BEGIN RECORDED INFORMATION

File: config.mk
export PLATFORM = sky130hd
export DESIGN_NAME = sel_encode_sb
export DESIGN_NICKNAME = d
export VERILOG_FILES = /design/src/rtl/sel_encode_sb.sv
export SDC_FILE = /design/constraint.sdc
export NUM_CORES = 1
export LEC_CHECK = 0
export BUFFER_PORTS_ARGS = -buffer_cell sky130_fd_sc_hd__buf_2
export CORE_MARGIN = 5
export CORE_UTILIZATION = 31
export CTS_CLUSTER_SIZE = 12
export DETAILED_ROUTE_END_ITERATION = 10
export SYNTH_ARGS = -nofsm -noshare
export SYNTH_HDL_FRONTEND = slang
export SYNTH_SLANG_ARGS = --single-unit
File: constraint.sdc
create_clock -name clock -period 5.3 [get_ports clock]
set_input_delay 1.06 -clock clock [delete_from_list [all_inputs] [get_ports clock]]
set_output_delay 1.06 -clock clock [all_outputs]
set_load 0.005 [all_outputs]
File: src/rtl/sel_encode_sb.sv
// Select-and-encode unit: latched IR, Ra/Rb/Rc one-hot register enables,
// C sign-extension and a per-register busy scoreboard for RAW/WAW issue stalls.
module sel_encode_sb #(
  parameter int DATA_W = 32,
  parameter int NREGS  = 16,
  parameter int RA_LSB = 23,
  parameter int RB_LSB = 19,
  parameter int RC_LSB = 15,
  parameter int C_W    = 19,
  localparam int REG_W = $clog2(NREGS)
) (
  input  logic              clock,
  input  logic              clear,
  input  logic [DATA_W-1:0] IR_in,
  input  logic              IR_load,
  input  logic              Gra,
  input  logic              Grb,
  input  logic              Grc,
  input  logic              Rin,
  input  logic              Rout,
  input  logic              BAout,
  output logic [NREGS-1:0]  GenReg_In,
  output logic [NREGS-1:0]  GenReg_Out,
  output logic              BA_zero,
  output logic [DATA_W-1:0] C_sign_extended,
  input  logic              issue_valid,
  input  logic              use_ra_dst,
  input  logic              use_rb_src,
  input  logic              use_rc_src,
  output logic              issue_ready,
  output logic              stall,
  input  logic              wb_valid,
  input  logic [REG_W-1:0]  wb_reg,
  output logic [NREGS-1:0]  busy,
  output logic [REG_W:0]    busy_count
);

  function automatic logic [NREGS-1:0] onehot(input logic [REG_W-1:0] idx);
    logic [NREGS-1:0] r;
    r = '0;
    r[idx] = 1'b1;
    return r;
  endfunction

  function automatic logic [REG_W:0] popcount(input logic [NREGS-1:0] v);
    logic [REG_W:0] cnt;
    cnt = '0;
    for (int i = 0; i < NREGS; i++) cnt = cnt + (REG_W+1)'(v[i]);
    return cnt;
  endfunction

  function automatic logic signed [DATA_W-1:0] sext_c(input logic [DATA_W-1:0] ir);
    logic signed [C_W-1:0] c;
    c = $signed(ir[C_W-1:0]);
    return DATA_W'(c);
  endfunction

  logic [DATA_W-1:0] ir_p0;
  logic [REG_W-1:0]  ra, rb, rc, sel;
  logic              sel_valid;
  logic [NREGS-1:0]  sel_1h, wb_1h, eff_busy, set_1h, busy_nxt;
  logic              hazard, accept;
  logic              unused_ir;

  assign ra = ir_p0[RA_LSB +: REG_W];
  assign rb = ir_p0[RB_LSB +: REG_W];
  assign rc = ir_p0[RC_LSB +: REG_W];
  // Bits of the IR outside the decoded fields are intentionally ignored.
  assign unused_ir = ^ir_p0;

  always_comb begin
    sel       = '0;
    sel_valid = 1'b1;
    if (Gra)      sel = ra;
    else if (Grb) sel = rb;
    else if (Grc) sel = rc;
    else          sel_valid = 1'b0;
  end

  assign sel_1h          = sel_valid ? onehot(sel) : '0;
  assign BA_zero         = BAout && sel_valid && (sel == '0);
  assign GenReg_In       = Rin ? sel_1h : '0;
  assign GenReg_Out      = ((Rout || BAout) && !BA_zero) ? sel_1h : '0;
  assign C_sign_extended = sext_c(ir_p0);

  // Same-cycle writeback bypass: a register being written back no longer blocks issue.
  assign wb_1h    = wb_valid ? onehot(wb_reg) : '0;
  assign eff_busy = busy & ~wb_1h;
  assign hazard   = (use_rb_src && eff_busy[rb]) ||
                    (use_rc_src && eff_busy[rc]) ||
                    (use_ra_dst && eff_busy[ra]);
  assign issue_ready = !hazard;
  assign stall       = issue_valid && hazard;
  assign accept      = issue_valid && !hazard;

  // Set is applied after the clear so an issue to the written-back register wins.
  assign set_1h   = (accept && use_ra_dst) ? onehot(ra) : '0;
  assign busy_nxt = eff_busy | set_1h;

  // ---- stage p0: IR and scoreboard registers ----
  always_ff @(posedge clock or posedge clear) begin
    if (clear) begin
      ir_p0      <= '0;
      busy       <= '0;
      busy_count <= '0;
    end else begin
      if (IR_load) ir_p0 <= IR_in;
      busy       <= busy_nxt;
      busy_count <= popcount(busy_nxt);
    end
  end

endmodule

## Word level (Yosys, flattened, before mapping)

Index checks and enable logic that the tools add are counted.
Widths: inputs -> output; s select.

| storage, ports and cells | value |
|---|---|
| register bits after elaboration | 48 |
| latch bits | 0 |
| bits in writable memories | 0 |
| ROM bits | 0 |
| output and inout port bits | 88 |
| memories kept | 0 |

| cells by class | value |
|---|---|
| add/subtract/negate cells | 15 |
| $mul | 0 |
| divide/modulo/power cells | 0 |
| $lt $le $gt $ge | 8 |
| equal/unequal tests | 0 |
| shifts and indexed selects | 0 |
| multiplexer cells | 23 |
| bitwise gates (word level) | 3 |
| reduce and logical (&&, ||, !) cells | 18 |

Operator list:

| kind | count |
|---|---|
| $mux 16 | 5 |
| $add 5x1->5 | 11 |
| $lt 4x5->1 const B | 5 |
| $and 16x16->16 | 1 |
| $not 16->16 | 1 |
| $or 16x16->16 | 1 |
| $bmux 1 s4 | 3 |
| $demux 1 s4 | 3 |
| $ge 4x1->1 const B | 3 |
| $logic_and 1x1->1 | 12 |
| $mux 4 | 3 |
| $mux 1 | 9 |
| $add 4x1->5 | 1 |
| $add 3x1->4 | 1 |
| $logic_not 4->1 | 1 |
| $add 2x1->3 | 1 |
| $logic_or 1x1->1 | 3 |
| $add 1x1->2 | 1 |
| $logic_not 1->1 | 2 |

## Longest topological paths before layout

| logic depth | value |
|---|---|
| word-level depth | 32 |
| mapped depth | 20 |

## Worst setup path before layout

OpenSTA, ideal clock, no wires.

| timing path | value |
|---|---|
| kind | input to register |
| start point | in wb_reg[0] |
| end point | reg busy_count[3] |
| arrival | 5.583 ns |
| required time | 5.220 ns |
| setup slack | -0.362 ns |
| stages | 19 |
| buffers on the path | 2 |
| cell sequence | or3b_1 > buf_2 > o211ai_1 > a211oi_1 > o41ai_4 > nor2_4 > buf_6 > o31a_1 > fa_1 > inv_1 > fa_1 > inv_1 > fa_1 > fa_1 > inv_1 > ha_1 > a21o_1 > a21oi_1 > xnor2_1 |

| between the ends | value |
|---|---|
| longest elaborated chain between the ends | 32 |

RTL lines:

| item | RTL line | text |
|---|---|---|
| start, declared | 33 | `input logic [REG_W-1:0] wb_reg,` |
| $lt 4x5->1 (not written as such) / $ge 4x1->1 (equally long branches) | 41 | `r[idx] = 1'b1;` |
| $logic_and 1x1->1 (not written as such) | 41 |  |
| $mux 1 (not written as such) | 41 |  |
| $demux 1 s4 * | 41 |  |
| $mux 16 * | 87 | `assign wb_1h = wb_valid ? onehot(wb_reg) : '0;` |
| $not 16->16 * | 88 | `assign eff_busy = busy & ~wb_1h;` |
| $and 16x16->16 * | 88 |  |
| $bmux 1 s4, on equally long branches | 89, 90 |  |
| [7 not listed] | -- |  |
| $mux 16 | 97 | `assign set_1h = (accept && use_ra_dst) ? onehot(ra) : '0;` |
| $or 16x16->16 * | 98 | `assign busy_nxt = eff_busy \| set_1h;` |
| $add 1x1->2 | 48 | `for (int i = 0; i < NREGS; i++) cnt = cnt + (REG_W+1)'(v[i]);` |
| $add 2x1->3 | 48 |  |
| $add 3x1->4 | 48 |  |
| $add 4x1->5 | 48 |  |
| $add 5x1->5 (10 in a row) | 48 |  |
| $add 5x1->5 * | 48 |  |
| end signal, assigned | 109 | `busy_count <= popcount(busy_nxt);` |
| end, declared | 35 | `output logic [REG_W:0] busy_count` |

Every way passes the cells marked *; elsewhere a longest branch is shown, timed or not. The select of a mux whose other input is x is not followed.
A chain may end at the register's enable or synchronous reset.

## Worst setup path after layout

| timing path | value |
|---|---|
| start point | in wb_reg[0] |
| end point | reg busy_count[1] |

The elaborated chain is that of the path after synthesis.

==> summary.md <==
| Metric | Value |
|---|---|
| Final wirelength | 11960 um |
| CTS buffer count | 5 |
| Layout cells sized above 1 | between 40 and 50% |
| Drt drc | 0 |
| Worst-Margin Slew | 1.010 ns |
| Avg Cell Area, Syn | between 9 and 10 um2 |
| Max Slew Vio Count | 0 |
| Pin count of the biggest net entering global routing | 49 |
| DR pass1 iterations | 5 |
| Pwr dens | between 300 and 400 nW/um2 |
| Vias | about 3700 |
| Number of diodes | 0 |
| Top post-synthesis cells by count | dfrtp_1, nor2_1, nand2_1, buf_4, o21ai_0 |
| Final worst slack | -0.2992 ns |
| CP delay by family, top | adder cells |
| Core area | between 10000 and 15000 um2 |
| Synthesis-to-finish area growth | 40.08% |
| Hold slack final | 0.5036 ns |
| Chip width | roughly 120 um |
| F_max | between 150 and 200 MHz |
| Mapped Cells | about 400 |
| IO Pins | around 140 |
| RR Endpoint | busy_count[1] |
| Hold Vio Cnt, Final | 0 |
| Clk root buf | clkbuf_16 |
| Global route overflow | 0 |
| Startpoint types | input port |
| Final net count | 627 |
| Most common cell in the synthesized netlist | dfrtp_1 |
| Top-area cell type share of the netlist area | approximately a third |
| H-tree depth | 2 |
| Failing checks | setup timing |
| Status | finished with violations |
| ANT nets after route | 0 |
| Post-route minimum period | around 5.6 ns |
| Iteration-0 DRC Markers | between 200 and 300 |
| DP Area | around 4600 um2 |
| Worst-Skew Late Latency | around 0.3 ns |
| Row cnt | 39 |
| Number of global-route vias before repair | 3823 |
| Max Clock Skew | ~0.012 ns |
| Post-synthesis cell type count | 54 |
| CP arrival | roughly 5.8 ns |
| Async S/R FF share, synth | 100.0% |
| Final Cell Area | roughly 5100 um2 |
| CTS Hold Bufs | 0 |
| Critical Path Fanout Max | 7 |
| Initial Utilization | between 30% and 40% |
| Synth Register Bits | 48 |
| Initial antenna violation count | 0 |
| Worst EP required | ~5.5 ns |
| Clk buf depth | 2 |
| Synth Cell Area | about 3700 um2 |
| Worst path slowest cell | fa_1 |
| Yosys warnings | 0 |
| Tcrit/Tclk final | 105.6% |
| DR WL/cell | around 17 um |
| CTS tree | done |
| Tot GR Track Use | between 15 and 20% |
| DIE AREA | 14090 um2 |
| Min-delay src | ir_p0[11] |
| CP Capture Type | flip-flop |
| R2R setup slack | approximately 0.34 ns |
| Worst hold path depth | 1 |
| GP Congestion | slightly above 0.9 |
| Syn_nets | 466 |
| Path type of the worst min-delay path | reg2reg |
| Crit-path cells | buf_8 > or3b_4 > buf_6 > o21ai_4 > mux4_2 > a211o_4 > o211ai_4 > o31a_1 > fa_1 > inv_1 > fa_1 > inv_2 > fa_1 > fa_1 > inv_1 > ha_2 > inv_2 > fa_2 > inv_2 |
| Clock sink total | 48 |
| Vias/cell | between 5 and 6 |
| Crit Path Category | in2reg |
| Dominant cell type by area after synthesis | dfrtp_1 |
| Maxcap violations | 0 |
| Leading post-synthesis cells by cell area | dfrtp_1, buf_4, mux2_2, fa_1, nor2_1 |
| EDFF count, synth | 0 |
| Max stage delay on crit path | 0.54 ns |
| Port buffer count | approximately 130 |
| RSZ-0062 raised after global routing | yes |
| Sequential share of the synthesized area | between 30% and 40% |
| Filler cells | approximately 1100 |
| First-pass GRT wire length | between 15000 and 20000 um |
| RR Startpoint | ir_p0[26] |
| Slew HR | about 33% |
| Setup-failing EPs final | 4 |
| CP bufs+invs | 7 |
| Detailed placer's ending HPWL | around 9000 um |
| Most used DFF post-synth | dfrtp_1 |
| Leakage | 2.438 nW |
| Die Height | 118.7 um |
| Clk slew on worst S/H paths | about 0.070 ns |
| Max IR drop VDD | slightly above 0.4 mV |
| Top cell by count, worst path | fa_1 |
| Worst R2R Path Depth | 17 |
| Min-Delay Endpoint | ir_p0[11] |
## layer usage
metal  vias up  wire [um]  global-route usage (%)
li1       1730          -                       -
met1      1765       4667                   18.66
met2       196       5922                   29.56
met3        47        931                   3.725
met4         0        438                   6.445
met5         -          0                       0
## cell type report
| cell class | count | area [um2] | share of cell area (%) |
|---|---|---|---|
| clock buffers | 5 | 125.1 | 2.439 |
| clock inverters | 3 | 47.55 | 0.9268 |
| inverters | 24 | 90.09 | 1.756 |
| multi-input cells | 274 | 2162 | 42.15 |
| flip-flops and latches | 48 | 1201 | 23.41 |
| well taps | 143 | 178.9 | 3.488 |
| repair buffers | 209 | 1325 | 25.83 |
## report_power, final
part / switching (mW) / internal (mW) / total, mW
Clock: 0.146 / 0.224 / 0.370
Sequential: 0.0659 / 0.441 / 0.507
Combinational: 0.555 / 0.579 / 1.13
## worst max-delay path by stage
stage                    from            end  slack [ns]  depth (start not counted)
finish              wb_reg[0]  busy_count[1]       -0.30                         19
global route        wb_reg[0]  busy_count[4]       -0.43                         20
CTS                 wb_reg[1]  busy_count[1]       -0.31                         19
detailed placement  wb_reg[0]  busy_count[4]       -0.69                         20
global placement    wb_reg[0]  busy_count[1]       -0.65                         18
floorplan           wb_reg[0]  busy_count[1]       -0.20                         19
## placed cells by master (no fill, tap or decap), drive strengths merged, types with 4 or more instances in the layout
master	n
nor2	39
mux2	20
o2111ai	10
clkbuf	5
o31a	8
nor3	8
o2111a	4
ha	5
and2	4
dfrtp	48
nand2b	8
nand3	5
fa	10
nand2	34
o31ai	19
o21ai	28
buf	209
nor2b	10
o21a	4
o211ai	21
inv	24
## cell families (layout without fill, tap and decap cells)
family | after synthesis | after routing | synth area share [%]
DFF | 48 | 48 | 32.80
and+or+nand+nor | 126 | 126 | 16.84
AOI/OAI and AO/OA | 107 | 108 | 22.28
xor gates and xnor gates | 2 | 2 | 0.4784
muxes | 23 | 23 | 7.995
buffers and inverters | 80 | 241 | 12.44
adders and majority gates | 15 | 15 | 7.175
## per-stage QoR
stage	power [mW]	utilization, %	setup WS [ns]	setup TNS (ns)	instances
floorplan	1.126	-	-0.2004	-0.6577	401
finish	2.012	44.55	-0.2992	-1.069	706
global route	2.174	44.55	-0.4343	-1.631	706
global placement	1.494	40.19	-0.6529	-2.634	679
CTS	2.003	43.80	-0.3071	-1.110	700
detailed placement	1.518	40.19	-0.6930	-2.887	679
## state kept, by name (all words and copies together), names as in the netlist
name	count
busy	16
busy_count	5
ir_p0	27
## what timing repair did
action	CTS	global route
cloned	2	0
resized for setup	23	13
pin swaps	16	14
setup buffers	11	6
endpoints found under the setup margin	4	4
Power figures use the tool's default switching activity.
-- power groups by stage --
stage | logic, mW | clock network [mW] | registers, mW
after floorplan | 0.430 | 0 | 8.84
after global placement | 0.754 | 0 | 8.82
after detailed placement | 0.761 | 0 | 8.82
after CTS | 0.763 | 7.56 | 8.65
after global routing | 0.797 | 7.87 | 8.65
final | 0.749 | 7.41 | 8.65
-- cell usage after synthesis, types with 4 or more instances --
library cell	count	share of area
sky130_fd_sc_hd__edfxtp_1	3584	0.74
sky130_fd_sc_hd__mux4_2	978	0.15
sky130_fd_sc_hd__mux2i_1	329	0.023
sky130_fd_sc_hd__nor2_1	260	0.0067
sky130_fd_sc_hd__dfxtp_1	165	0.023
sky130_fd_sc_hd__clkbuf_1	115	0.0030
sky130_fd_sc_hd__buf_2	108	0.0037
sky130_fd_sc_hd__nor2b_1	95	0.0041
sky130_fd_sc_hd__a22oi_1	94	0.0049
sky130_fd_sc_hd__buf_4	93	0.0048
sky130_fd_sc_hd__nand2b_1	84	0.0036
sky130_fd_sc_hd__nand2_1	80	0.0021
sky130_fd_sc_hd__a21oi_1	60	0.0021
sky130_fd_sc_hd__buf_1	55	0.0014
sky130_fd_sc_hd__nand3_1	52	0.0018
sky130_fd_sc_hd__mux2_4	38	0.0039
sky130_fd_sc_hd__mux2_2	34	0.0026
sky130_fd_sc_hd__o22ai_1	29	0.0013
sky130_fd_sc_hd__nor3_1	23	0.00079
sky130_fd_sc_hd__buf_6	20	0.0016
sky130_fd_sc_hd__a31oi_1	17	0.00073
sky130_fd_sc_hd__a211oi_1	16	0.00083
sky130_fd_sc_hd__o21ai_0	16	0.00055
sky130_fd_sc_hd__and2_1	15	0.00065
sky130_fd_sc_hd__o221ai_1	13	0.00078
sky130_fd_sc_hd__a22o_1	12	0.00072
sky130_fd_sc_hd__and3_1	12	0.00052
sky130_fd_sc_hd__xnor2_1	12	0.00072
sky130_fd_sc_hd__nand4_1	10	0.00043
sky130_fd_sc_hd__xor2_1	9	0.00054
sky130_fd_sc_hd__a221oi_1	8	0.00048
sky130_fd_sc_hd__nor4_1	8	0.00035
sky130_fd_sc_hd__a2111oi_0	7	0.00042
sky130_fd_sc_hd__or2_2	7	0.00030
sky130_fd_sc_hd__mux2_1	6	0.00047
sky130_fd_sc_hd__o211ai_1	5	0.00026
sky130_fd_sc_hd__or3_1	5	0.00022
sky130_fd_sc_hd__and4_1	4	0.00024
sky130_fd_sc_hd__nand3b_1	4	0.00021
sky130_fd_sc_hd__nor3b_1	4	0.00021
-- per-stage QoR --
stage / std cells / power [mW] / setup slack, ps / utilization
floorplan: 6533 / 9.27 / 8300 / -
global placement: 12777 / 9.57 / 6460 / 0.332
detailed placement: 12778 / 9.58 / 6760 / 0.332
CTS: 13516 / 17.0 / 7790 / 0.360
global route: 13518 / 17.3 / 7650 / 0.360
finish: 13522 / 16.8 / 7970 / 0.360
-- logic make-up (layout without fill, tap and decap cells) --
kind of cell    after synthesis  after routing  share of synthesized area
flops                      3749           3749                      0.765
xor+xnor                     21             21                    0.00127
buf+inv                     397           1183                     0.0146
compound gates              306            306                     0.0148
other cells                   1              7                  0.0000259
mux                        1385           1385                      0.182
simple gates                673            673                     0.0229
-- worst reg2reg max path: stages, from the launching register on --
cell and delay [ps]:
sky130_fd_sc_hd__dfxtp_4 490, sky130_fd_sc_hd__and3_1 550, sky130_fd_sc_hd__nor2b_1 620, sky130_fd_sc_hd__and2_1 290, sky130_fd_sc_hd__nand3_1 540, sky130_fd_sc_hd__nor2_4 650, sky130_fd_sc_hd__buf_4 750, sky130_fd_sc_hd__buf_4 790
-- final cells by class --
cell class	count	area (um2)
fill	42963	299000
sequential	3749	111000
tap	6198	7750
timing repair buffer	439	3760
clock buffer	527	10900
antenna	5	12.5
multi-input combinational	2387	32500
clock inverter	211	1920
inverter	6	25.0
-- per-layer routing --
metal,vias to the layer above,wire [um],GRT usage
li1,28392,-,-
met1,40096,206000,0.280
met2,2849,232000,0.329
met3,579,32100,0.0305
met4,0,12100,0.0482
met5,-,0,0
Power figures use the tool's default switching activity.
--- src/rtl/shifter_pkg.sv ---
// Shared FSM state type and default geometry for the serial and barrel shifters.
// Optional rotate support is enabled with the SHIFTER_SERIAL_ROTATE_EN macro.
package shifter_pkg;

    localparam int unsigned DEF_WIDTH   = 16;
    localparam int unsigned DEF_SHAMT_W = 4;

    typedef enum logic [1:0] {
        IDLE  = 2'd0,
        SHIFT = 2'd1,
        DONE  = 2'd2
    } state_e;

endpackage

--- src/rtl/shifter_serial_shift_step.sv ---
// Combinational single-bit left/right step with zero fill.
// SHIFTER_SERIAL_ROTATE_EN adds a rotate input that refills with the bit shifted out.
module shift_step #(
    parameter int unsigned WIDTH = shifter_pkg::DEF_WIDTH
) (
    input  logic [WIDTH-1:0] data_i,
`ifdef SHIFTER_SERIAL_ROTATE_EN
    input  logic             rotate_i,
`endif
    input  logic             left_i,
    output logic [WIDTH-1:0] data_o
);

    logic fill_left;
    logic fill_right;

`ifdef SHIFTER_SERIAL_ROTATE_EN
    assign fill_left  = rotate_i & data_i[WIDTH-1];
    assign fill_right = rotate_i & data_i[0];
`else
    assign fill_left  = 1'b0;
    assign fill_right = 1'b0;
`endif

    always_comb begin
        if (left_i) begin
            data_o = {data_i[WIDTH-2:0], fill_left};
        end else begin
            data_o = {fill_right, data_i[WIDTH-1:1]};
        end
    end

endmodule

--- src/rtl/shifter_serial.sv ---
// Serial shifter: one bit per cycle, done pulse after shamt+1 cycles.
// SHIFTER_SERIAL_ROTATE_EN adds the rotate input (latched together with start).
module shifter_serial
    import shifter_pkg::*;
#(
    parameter int unsigned WIDTH   = DEF_WIDTH,
    parameter int unsigned SHAMT_W = DEF_SHAMT_W
) (
    input  logic               clk,
    input  logic               rst_n,
    input  logic               start,
    input  logic               leftRight,
`ifdef SHIFTER_SERIAL_ROTATE_EN
    input  logic               rotate,
`endif
    input  logic [SHAMT_W-1:0] shamt,
    input  logic [WIDTH-1:0]   sftSrc,
    output logic [WIDTH-1:0]   result,
    output logic               busy,
    output logic               done
);

    state_e             state_q, state_d;
    logic [SHAMT_W-1:0] cnt_q, cnt_d;
    logic [WIDTH-1:0]   work_q, work_d;
    logic               left_q, left_d;
    logic [WIDTH-1:0]   step_out;
`ifdef SHIFTER_SERIAL_ROTATE_EN
    logic               rot_q, rot_d;
`endif

    shift_step #(
        .WIDTH (WIDTH)
    ) u_step (
        .data_i   (work_q),
`ifdef SHIFTER_SERIAL_ROTATE_EN
        .rotate_i (rot_q),
`endif
        .left_i   (left_q),
        .data_o   (step_out)
    );

    always_ff @(posedge clk or negedge rst_n) begin
        if (!rst_n) begin
            state_q <= IDLE;
            cnt_q   <= '0;
            work_q  <= '0;
            left_q  <= 1'b0;
`ifdef SHIFTER_SERIAL_ROTATE_EN
            rot_q   <= 1'b0;
`endif
        end else begin
            state_q <= state_d;
            cnt_q   <= cnt_d;
            work_q  <= work_d;
            left_q  <= left_d;
`ifdef SHIFTER_SERIAL_ROTATE_EN
            rot_q   <= rot_d;
`endif
        end
    end

    always_comb begin
        state_d = state_q;
        cnt_d   = cnt_q;
        work_d  = work_q;
        left_d  = left_q;
`ifdef SHIFTER_SERIAL_ROTATE_EN
        rot_d   = rot_q;
`endif
        unique case (state_q)
            IDLE: begin
                if (start) begin
                    work_d  = sftSrc;
                    cnt_d   = shamt;
                    left_d  = leftRight;
`ifdef SHIFTER_SERIAL_ROTATE_EN
                    rot_d   = rotate;
`endif
                    state_d = (shamt == '0) ? DONE : SHIFT;
                end
            end
            SHIFT: begin
                work_d = step_out;
                cnt_d  = cnt_q - 1'b1;
                // Leave on the step that takes the counter from 1 to 0.
                if (cnt_q == SHAMT_W'(1)) begin
                    state_d = DONE;
                end
            end
            DONE: begin
                state_d = IDLE;
            end
            default: begin
                state_d = IDLE;
            end
        endcase
    end

    assign result = work_q;
    assign busy   = (state_q != IDLE);
    assign done   = (state_q == DONE);

endmodule

--- config.mk ---
export PLATFORM = sky130hd
export DESIGN_NAME = shifter_serial
export DESIGN_NICKNAME = d
export VERILOG_FILES = /design/src/rtl/shifter_pkg.sv /design/src/rtl/shifter_serial_shift_step.sv /design/src/rtl/shifter_serial.sv
export SDC_FILE = /design/constraint.sdc
export NUM_CORES = 1
export LEC_CHECK = 0
export CAP_MARGIN = 20
export CORE_AREA = 2 2 58 60
export CTS_BUF_LIST = sky130_fd_sc_hd__clkbuf_4
export CTS_CLUSTER_SIZE = 25
export DETAILED_ROUTE_END_ITERATION = 10
export DIE_AREA = 0 0 60 62
export HOLD_SLACK_MARGIN = 0.08
export PLACE_DENSITY = 0.8
export SLEW_MARGIN = 20
export SYNTH_ARGS = -nofsm -noshare
export SYNTH_HDL_FRONTEND = slang
export SYNTH_SLANG_ARGS = --single-unit
--- constraint.sdc ---
create_clock -name clk -period 1.6 [get_ports clk]
set_clock_uncertainty 0.05 [all_clocks]
set_input_delay 0.32 -clock clk [delete_from_list [all_inputs] [get_ports clk]]
set_output_delay 0.32 -clock clk [all_outputs]
set_load 0.03 [all_outputs]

END RECORDED INFORMATION

WHAT IS EXPECTED:
Among the records above, a stretch begins at the line containing "-- power groups" and ends at the line containing "final | 0.749 | 7.41 | 8.65". Restate that stretch word for word, and nothing else.

OUTPUT BELOW:
-- power groups by stage --
stage | logic, mW | clock network [mW] | registers, mW
after floorplan | 0.430 | 0 | 8.84
after global placement | 0.754 | 0 | 8.82
after detailed placement | 0.761 | 0 | 8.82
after CTS | 0.763 | 7.56 | 8.65
after global routing | 0.797 | 7.87 | 8.65
final | 0.749 | 7.41 | 8.65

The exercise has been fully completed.